Фрэнк Борли засунул мизинец в ухо и покрутил там, словно настраиваясь на правду.
— Да, — медленно произнес он. — Я помню, как однажды Луиза говорила, что собирается сводить племянницу в Лондонский зоопарк, и эту племянницу звали Карла. Да, похоже на правду.
Я бросила на него вкрадчивый взгляд, пытаясь внушить ему: прекрасно, продолжайте, не останавливайтесь.
— Значит, вы писательница?
Неожиданный вопрос.
— Я думаю об этом, — сказала я, — но только в качестве хобби.
Я знаю, это прозвучало несколько высокомерно, но временами, когда тебя ловят на горячем, лучше так, чем никак.
— И твоей специальностью будут биографии?
— Я очень люблю биографии. Особенно о жизни великих химиков, например Пристли и Лавуазье. Дома у меня есть экземпляр «Жизнеописаний ученых мужей» лорда Брума, хотя, конечно, эта книга несколько устарела в свете новейших научных открытий.

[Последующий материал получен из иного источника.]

<file path="src/source/cpu_defines.svh">
`ifndef CPU_DEFINES_SVH
`define CPU_DEFINES_SVH

// datapath
`define CPU_XLEN 32

// register file
`define CPU_REG_ADDR_W 5
`define CPU_REG_COUNT 32

// instruction memory, in words
`define CPU_IMEM_DEPTH 64
`define CPU_IMEM_ADDR_W 6

// program count
`define CPU_PC_STEP 4
`define CPU_RESET_PC 0

`endif

</file>
<file path="src/source/cpu_isa_pkg.sv">
`include "cpu_defines.svh"

package cpu_isa_pkg;

    typedef logic [`CPU_XLEN-1:0] word_t;
    typedef logic [`CPU_REG_ADDR_W-1:0] reg_addr_t;
    typedef logic [`CPU_XLEN-1:0] pc_t; // byte address
    typedef logic [`CPU_IMEM_ADDR_W-1:0] imem_addr_t; // word index

    // major opcodes kept by this core
    typedef enum logic [6:0] {
        OPC_OP     = 7'b0110011,
        OPC_OP_IMM = 7'b0010011,
        OPC_LUI    = 7'b0110111,
        OPC_JAL    = 7'b1101111,
        OPC_BRANCH = 7'b1100011,
        OPC_SYSTEM = 7'b1110011
    } opcode_e;

    // funct3 of the arithmetic groups
    typedef enum logic [2:0] {
        F3_ADD = 3'b000, // add, sub, addi
        F3_SLT = 3'b010,
        F3_XOR = 3'b100,
        F3_OR  = 3'b110,
        F3_AND = 3'b111
    } funct3_e;

    typedef enum logic [2:0] {
        ALU_ADD    = 3'd0,
        ALU_SUB    = 3'd1,
        ALU_AND    = 3'd2,
        ALU_OR     = 3'd3,
        ALU_XOR    = 3'd4,
        ALU_SLT    = 3'd5,
        ALU_PASS_B = 3'd6
    } alu_op_e;

endpackage

</file>
<file path="src/source/register_file.sv">
`timescale 1ns/1ps
`include "cpu_defines.svh"

module register_file (
    input  logic                   clk,
    input  logic                   rst,
    input  cpu_isa_pkg::reg_addr_t rs1_addr,
    input  cpu_isa_pkg::reg_addr_t rs2_addr,
    output cpu_isa_pkg::word_t     rs1_data,
    output cpu_isa_pkg::word_t     rs2_data,
    input  logic                   wr_en,
    input  cpu_isa_pkg::reg_addr_t wr_addr,
    input  cpu_isa_pkg::word_t     wr_data
);

    cpu_isa_pkg::word_t regs [`CPU_REG_COUNT];

    always_ff @(posedge clk) begin
        if (!rst) begin
            regs <= '{default: '0};
        end else if (wr_en && wr_addr != '0) begin
            regs[wr_addr] <= wr_data;
        end
    end

    assign rs1_data = regs[rs1_addr];
    assign rs2_data = regs[rs2_addr];

    // x0 reads zero on both ports
    a_x0_zero : assert property (
        @(posedge clk) disable iff (!rst)
        (rs1_addr != '0 || rs1_data == '0) && (rs2_addr != '0 || rs2_data == '0)
    );

endmodule

</file>
<file path="config.mk">
export PLATFORM = sky130hd
export DESIGN_NAME = register_file
export DESIGN_NICKNAME = d
export VERILOG_FILES = /design/src/source/cpu_isa_pkg.sv /design/src/source/register_file.sv
export VERILOG_INCLUDE_DIRS = /design/src /design/src/source
export SDC_FILE = /design/constraint.sdc
export NUM_CORES = 2
export LEC_CHECK = 0
export ABC_CLOCK_PERIOD_IN_PS = 2200
export BUFFER_PORTS_ARGS = -buffer_cell sky130_fd_sc_hd__buf_2
export CELL_PAD_IN_SITES_DETAIL_PLACEMENT = 0
export CELL_PAD_IN_SITES_GLOBAL_PLACEMENT = 1
export CORE_ASPECT_RATIO = 1.1
export CORE_MARGIN = 1
export CORE_UTILIZATION = 45
export CTS_BUF_LIST = sky130_fd_sc_hd__clkbuf_2
export DETAILED_ROUTE_END_ITERATION = 8
export GPL_ROUTABILITY_DRIVEN = 0
export GPL_TIMING_DRIVEN = 0
export PLACE_DENSITY = 0.76
export SLEW_MARGIN = 20
export SYNTH_ARGS = -nofsm -noshare
export SYNTH_HDL_FRONTEND = slang
export SYNTH_SLANG_ARGS = --single-unit
</file>
<file path="constraint.sdc">
create_clock -name clk -period 2.2 [get_ports clk]
set_clock_uncertainty 0.2 [all_clocks]
set_input_delay 0.44 -clock clk [delete_from_list [all_inputs] [get_ports clk]]
set_output_delay 0.44 -clock clk [all_outputs]
set_load 0.02 [all_outputs]
</file>
==> Implementation_results.wiki <==
{| class="wikitable"
! Metric !! Value
|-
| Outcome || finished, violations left
|-
| Violated checks || hold timing, setup timing
|-
| Number of port buffers || 110
|-
| Count of routing violations after the opening detailed-route iteration || 5,686
|-
| H-Tree Level Count || 5
|-
| RSZ-0062 raised after global routing || yes
|-
| Root buffer cell || sky130_fd_sc_hd__clkbuf_2
|-
| Share of Yosys cell area claimed by the top area cell type || 37.24%
|-
| Die outline width || 335.5 um
|-
| Min cycle time layout || 4.037 ns
|-
| Ratio of cells with drive above 1 in the final layout || 15.80%
|-
| Critical Path Slowest Stage Cell || sky130_fd_sc_hd__clkbuf_1
|-
| Mean routed wirelength per cell || 27.18 um
|-
| Number of nets in the finished design || 7,476
|-
| Floorplan die area || 123,700 um2
|-
| Count of max-cap constraint violations || 0
|-
| Final worst-path setup slack || -1.837 ns
|-
| Largest net degree at the start of global routing || 17
|-
| CTS tree || done
|-
| Final-report hold violation count || 1
|-
| Total setup violations reported at the end of the flow || 319
|-
| Pre-CTS setup slack || -2.129 ns
|-
| Period utilisation layout || 183.5%
|-
| Register clock-pin slew on the reported worst setup and hold paths || 0.11 ns
|-
| Maximum clock frequency || 247.7 MHz
|-
| Kind of end point of the critical path || output port
|-
| Min Hold Slack || -0.02960 ns
|-
| Initial Util || 45.35%
|-
| Floorplan core area || 121,400 um2
|-
| Critical Path RT || 1.56 ns
|-
| Via/cell ratio || 5.783
|-
| Total wirelength of the detailed-routed design || 251,400 um
|-
| Std cell rows || 134
|-
| Post-Syn Instances || 6,848
|-
| Max reg flops || 1,024
|-
| HP Start || wr_addr[2]
|-
| Num Clock Sinks || 1,024
|-
| Top post-synthesis cells by area || sky130_fd_sc_hd__dfxtp_1 (37%), sky130_fd_sc_hd__mux2i_1 (19%), sky130_fd_sc_hd__nand2_1 (15%), sky130_fd_sc_hd__a21boi_0 (10%), sky130_fd_sc_hd__a21boi_1 (3.3%)
|-
| Drt drc || 0
|-
| CP top delay family || buffers and inverters
|-
| Wire length of the first global-routing pass || 351,500 um
|-
| Chain of cells forming the critical path || buf_2 -> nor2_1 -> clkbuf_1 -> clkbuf_1 -> a22oi_1 -> nand3_1 -> nand3_2 -> buf_6
|-
| Antenna-violating nets left || 0
|-
| Crit path kind || input pin to output port
|-
| Critical path peak fanout || 10
|-
| Endpoint arrival time on the critical path || 3.40 ns
|-
| Synthesis Warnings || 0
|-
| Sequential fraction of the synthesis area || 37.24%
|-
| R2R Path End || regs[3]
|-
| Startpoint class of the critical path || input pin
|-
| Drt pass-1 iters || 8
|-
| Library cells used by synthesis || 26
|-
| Number of vias after detailed routing || 53,500
|-
| Crit path largest cell delay || 0.82 ns
|-
| Top cell type by total area after synthesis || sky130_fd_sc_hd__dfxtp_1
|-
| Commonest non-fill, non-tap cell in the layout || sky130_fd_sc_hd__nand2_1
|-
| Worst reg2reg startpoint || regs[3]
|-
| Antenna violations before repair || 10
|-
| Largest registers || regs: 1024 flops
|-
| Die height || 368.8 um
|-
| Reg2reg setup slack || 0.69 ns
|-
| Max clock buf depth || 4
|-
| Slew at the pin with the worst max-slew slack || 1.301 ns
|-
| Number of buffer and inverter stages on the critical path || 4
|-
| Crit-path most repeated cell || sky130_fd_sc_hd__clkbuf_1
|-
| Area growth from synthesis to layout || 17.33%
|-
| Worst hold path type || input pin to flop
|-
| Vias in the first global route || 52,440
|-
| Instance area after placement || 58,510 um2
|-
| CTS Buf Count || 297
|-
| Relative slew margins || 13.26%
|-
| Cell Area, Synth || 55,050 um2
|-
| WHS Path Cells || 8
|-
| P per Cell Area || 602.5 nW/um2
|-
| Highest-count cells in the layout ignoring fill and taps || sky130_fd_sc_hd__nand2_1 (2,210), sky130_fd_sc_hd__mux2i_1 (1,016), sky130_fd_sc_hd__dfxtp_1 (865)
|-
| Post-Syn Nets || 6,898
|-
| LEAKAGE || 24.58 nW
|-
| Top reg by flops || regs
|-
| Post-detailed-placement half-perimeter wirelength || 197,600 um
|-
| Post-synthesis register bit count || 1,024
|-
| Design Area, Final || 64,590 um2
|-
| Slew Limit Fails || 0
|-
| Leftover overflow at the end of global routing || 0
|-
| Depth of the worst register-to-register path || 3
|-
| IO Count || 114
|-
| Clock latency reported for the late side of the worst-skew pair || 1.75 ns
|-
| Hold path endpoint || regs[480]
|-
| Average cell area after synthesis || 8.039 um2
|-
| Total track usage || 39.64%
|-
| Worst IR drop on VDD || 0.4053 mV
|}
worst reg2reg max path, delay by kind of cell, from the launching register on:
family | cells | cell delay [ns]
flops | 1 | 0.39
simple gates | 1 | 0.08
compound gates | 1 | 0.20
buf+inv | 1 | 0.59
worst max-delay path by stage:
stage	startpoint	to	slack, ns	depth (start not counted)
floorplan	rs2_addr[2]	rs2_data[0]	0.001	7
global placement	rs2_addr[0]	rs2_data[31]	-2.63	8
detailed placement	rs2_addr[2]	rs2_data[31]	-2.13	9
CTS	regs[824]	rs2_data[24]	-1.79	6
global route	regs[1014]	rs2_data[22]	-1.74	6
finish	rs1_addr[0]	rs1_data[31]	-1.84	8
stage by stage:
stage               TNS, ns  power [W]  cells  util, %
floorplan                 0    0.02224   6848        -
global route        -157.20    0.04009   9247    53.20
global placement    -804.29    0.02445   8590    48.14
detailed placement  -833.99    0.02450   8593    48.20
finish              -152.80    0.03892   9251    53.21
CTS                 -240.43    0.03868   9238    52.75
logic make-up (layout without fill, tap and decap cells):
kind of cell,after synthesis,in the layout,synth area share (%)
AO/OA/AOI/OAI,1568,1568,20.66
flip-flops,1024,1024,37.24
other,0,7,0
buffers and inverters,657,1421,4.946
multiplexers,1024,1024,18.62
AND/OR/NAND/NOR,2575,2575,18.54
layout make-up:
| class | count | area [um2] |
|---|---|---|
| Clock inverter | 47 | 181.4 |
| Multi-Input combinational cell | 5167 | 33500 |
| Clock buffer | 438 | 2192 |
| Buffer | 656 | 3274 |
| Tap cell | 1632 | 2042 |
| Sequential cell | 1024 | 20700 |
| Fill cell | 12220 | 56790 |
| Timing Repair Buffer | 280 | 2686 |
| Antenna cell | 7 | 17.52 |
synth_stat cells:
library cell and instances:
sky130_fd_sc_hd__a21boi_0 751, sky130_fd_sc_hd__nand2_2 1, sky130_fd_sc_hd__nor3_2 4, sky130_fd_sc_hd__nand3_1 197, sky130_fd_sc_hd__a22oi_1 192, sky130_fd_sc_hd__nor2b_1 8, sky130_fd_sc_hd__a31oi_1 64, sky130_fd_sc_hd__or2_2 2
sky130_fd_sc_hd__nor4_2 1, sky130_fd_sc_hd__mux2i_1 1024, sky130_fd_sc_hd__buf_1 22, sky130_fd_sc_hd__clkbuf_1 446, sky130_fd_sc_hd__nand4_1 1, sky130_fd_sc_hd__and2_1 35, sky130_fd_sc_hd__a21boi_1 241, sky130_fd_sc_hd__nand2_1 2213
sky130_fd_sc_hd__nand2b_1 9, sky130_fd_sc_hd__a22o_1 128, sky130_fd_sc_hd__nor3_1 67, sky130_fd_sc_hd__nor4_4 2, sky130_fd_sc_hd__nor2_1 34, sky130_fd_sc_hd__buf_2 181, sky130_fd_sc_hd__and2b_1 1, sky130_fd_sc_hd__a21oi_1 192
sky130_fd_sc_hd__buf_4 8, sky130_fd_sc_hd__dfxtp_1 1024
where the power goes:
part | internal (W) | total (W) | switching, W | leakage [nW]
Clock | 0.00520 | 0.0139 | 0.00872 | 1.92
Combinational | 0.00202 | 0.00623 | 0.00421 | 14.3
Sequential | 0.0187 | 0.0188 | 0.000107 | 8.34
Total | 0.0259 | 0.0389 | 0.0130 | 24.6
repair_timing:
| item | in CTS | in global routing |
|---|---|---|
| hold buffers | 156 | 9 |
| buffers inserted | 4 | 6 |
| pin swaps | 82 | 60 |
| hold endpoints to repair | 1024 | 902 |
| cloned | 0 | 0 |
| setup endpoints to repair | 64 | 893 |
| gates resized for setup | 402 | 196 |
layer usage:
metal | vias to the layer above | track usage, % | routed length [um]
met3 | 799 | 9.593 | 22860
met2 | 2641 | 62.37 | 112000
met5 | - | 0 | 346
met4 | 14 | 30.94 | 21200
met1 | 25300 | 46.19 | 95050
li1 | 24740 | - | -
(Power assumes the default switching activity.)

— А ты хочешь затащить их, отбивающихся и отбрыкивающихся, в двадцатый век, да?
Раньше я об этом не думала, но тут передо мной открылись потрясающие возможности.

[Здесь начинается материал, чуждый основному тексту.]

File: src/source/cpu_pipe_pkg.sv
package cpu_pipe_pkg;

    typedef struct packed {
        cpu_isa_pkg::pc_t   pc;
        cpu_isa_pkg::word_t instr;
    } fetch_out_t;

    typedef struct packed {
        cpu_isa_pkg::pc_t       pc;
        cpu_isa_pkg::alu_op_e   alu_op;
        cpu_isa_pkg::word_t     op_a;
        cpu_isa_pkg::word_t     op_b; // immediate for branch and jal
        cpu_isa_pkg::reg_addr_t rd;
        logic                   we;
        logic                   branch;
        logic                   beq; // branch on equal, else on not equal
        logic                   jump;
        logic                   halt;
        cpu_isa_pkg::word_t     rs2_data; // compare operand
    } decode_out_t;

    typedef struct packed {
        cpu_isa_pkg::pc_t       pc;
        cpu_isa_pkg::pc_t       next_pc;
        cpu_isa_pkg::reg_addr_t rd;
        logic                   we;
        cpu_isa_pkg::word_t     result;
        logic                   halt;
    } exec_out_t;

    // one record per finished instruction
    typedef struct packed {
        cpu_isa_pkg::pc_t       pc;
        cpu_isa_pkg::reg_addr_t rd;
        logic                   we;
        cpu_isa_pkg::word_t     data;
    } retire_t;

endpackage

File: src/source/execute_stage.sv
`timescale 1ns/1ps
`include "cpu_defines.svh"

module execute_stage (
    input  logic                      clk,
    input  logic                      rst,
    input  logic                      done_prev,
    input  cpu_pipe_pkg::decode_out_t decode_in,
    output logic                      stall,
    output logic                      done_next,
    output cpu_pipe_pkg::exec_out_t   exec_out,
    input  logic                      stall_next
);

    cpu_isa_pkg::word_t alu_y;
    cpu_isa_pkg::pc_t link_pc;
    cpu_isa_pkg::pc_t target_pc;
    logic taken;
    logic take;

    always_comb begin
        case (decode_in.alu_op)
            cpu_isa_pkg::ALU_ADD:    alu_y = decode_in.op_a + decode_in.op_b;
            cpu_isa_pkg::ALU_SUB:    alu_y = decode_in.op_a - decode_in.op_b;
            cpu_isa_pkg::ALU_AND:    alu_y = decode_in.op_a & decode_in.op_b;
            cpu_isa_pkg::ALU_OR:     alu_y = decode_in.op_a | decode_in.op_b;
            cpu_isa_pkg::ALU_XOR:    alu_y = decode_in.op_a ^ decode_in.op_b;
            cpu_isa_pkg::ALU_SLT:    alu_y = {31'b0, $signed(decode_in.op_a) < $signed(decode_in.op_b)};
            cpu_isa_pkg::ALU_PASS_B: alu_y = decode_in.op_b;
            default:                 alu_y = '0;
        endcase
    end

    assign link_pc = decode_in.pc + `CPU_PC_STEP;
    assign target_pc = decode_in.pc + decode_in.op_b; // op_b holds the b or j immediate
    assign taken = decode_in.branch
                   && ((decode_in.op_a == decode_in.rs2_data) == decode_in.beq);

    assign stall = done_next && stall_next;
    assign take = done_prev && !stall;

    always_ff @(posedge clk) begin
        if (!rst) begin
            done_next <= 1'b0;
        end else if (take) begin
            done_next <= 1'b1;
        end else if (!stall_next) begin
            done_next <= 1'b0;
        end
    end

    always_ff @(posedge clk) begin
        if (take) begin
            exec_out.pc <= decode_in.pc;
            exec_out.next_pc <= (decode_in.jump || taken) ? target_pc : link_pc;
            exec_out.rd <= decode_in.rd;
            exec_out.we <= decode_in.we;
            exec_out.result <= decode_in.jump ? link_pc : alu_y;
            exec_out.halt <= decode_in.halt;
        end
    end

endmodule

«Жизни великих химиков» Флавии де Люс.
Кавендиш, Шефе, Пристли, Бойл, Гейлс, Хук — список бесконечный. Каждому из них я посвящу отдельную главу.
— И как в это вписывается мисс Конгрив?
Разумный вопрос для издателя; надо быстро придумать ответ.
— Она умерла в акваланге, — начала импровизировать я. — Это аппарат, работа которого была бы невозможна без экспериментов Блэка и Лавуазье с природой, химическими составами и эластичностью воздуха.
— Гм-м-м, — протянул он. — Новаторская идея, должен признать. Но вряд ли из этого получится сенсационный бестселлер, о котором будут все говорить. Это не то, о чем из номера в номер будут писать таблоиды.
— Разве что о ее дружбе с Оливером Инчболдом, — заметила я. — Насколько я поняла, они были довольно близки.
Мне показалось или Фрэнк Борли побледнел?
— Господи! — воскликнул он, вцепившись в край стола. — Это что, шантаж?
— Вовсе нет, — возразила я. — Просто веду небольшое расследование.
— Ты понимаешь, что случится, если это выплывет наружу? Книги Оливера Инчболда до сих пор продаются вагонами! Это классика! Мы не имеем права портить его репутацию. Подумай об этом! Мы повергнем в отчаяние не одно поколение читателей.
Он вскочил и заходил взад-вперед по полу — вернее, по той его части, что оставалась свободной от книг.
— Я никогда так не поступлю, мистер Борли. Я же сама выросла на Криспиане Крампете.
— Правда? И я тоже! Постой, я хочу кое-что показать тебе. Вернусь через несколько минут.
И с этими словами он ушел.
Я не стала терять ни секунды. Покопавшись в кармане, я выудила бланк, на котором были нацарапаны цифры: торопливым, но красивым почерком.
Я сняла трубку телефона Борли и набрала цифры, держа микрофон как можно ближе ко рту.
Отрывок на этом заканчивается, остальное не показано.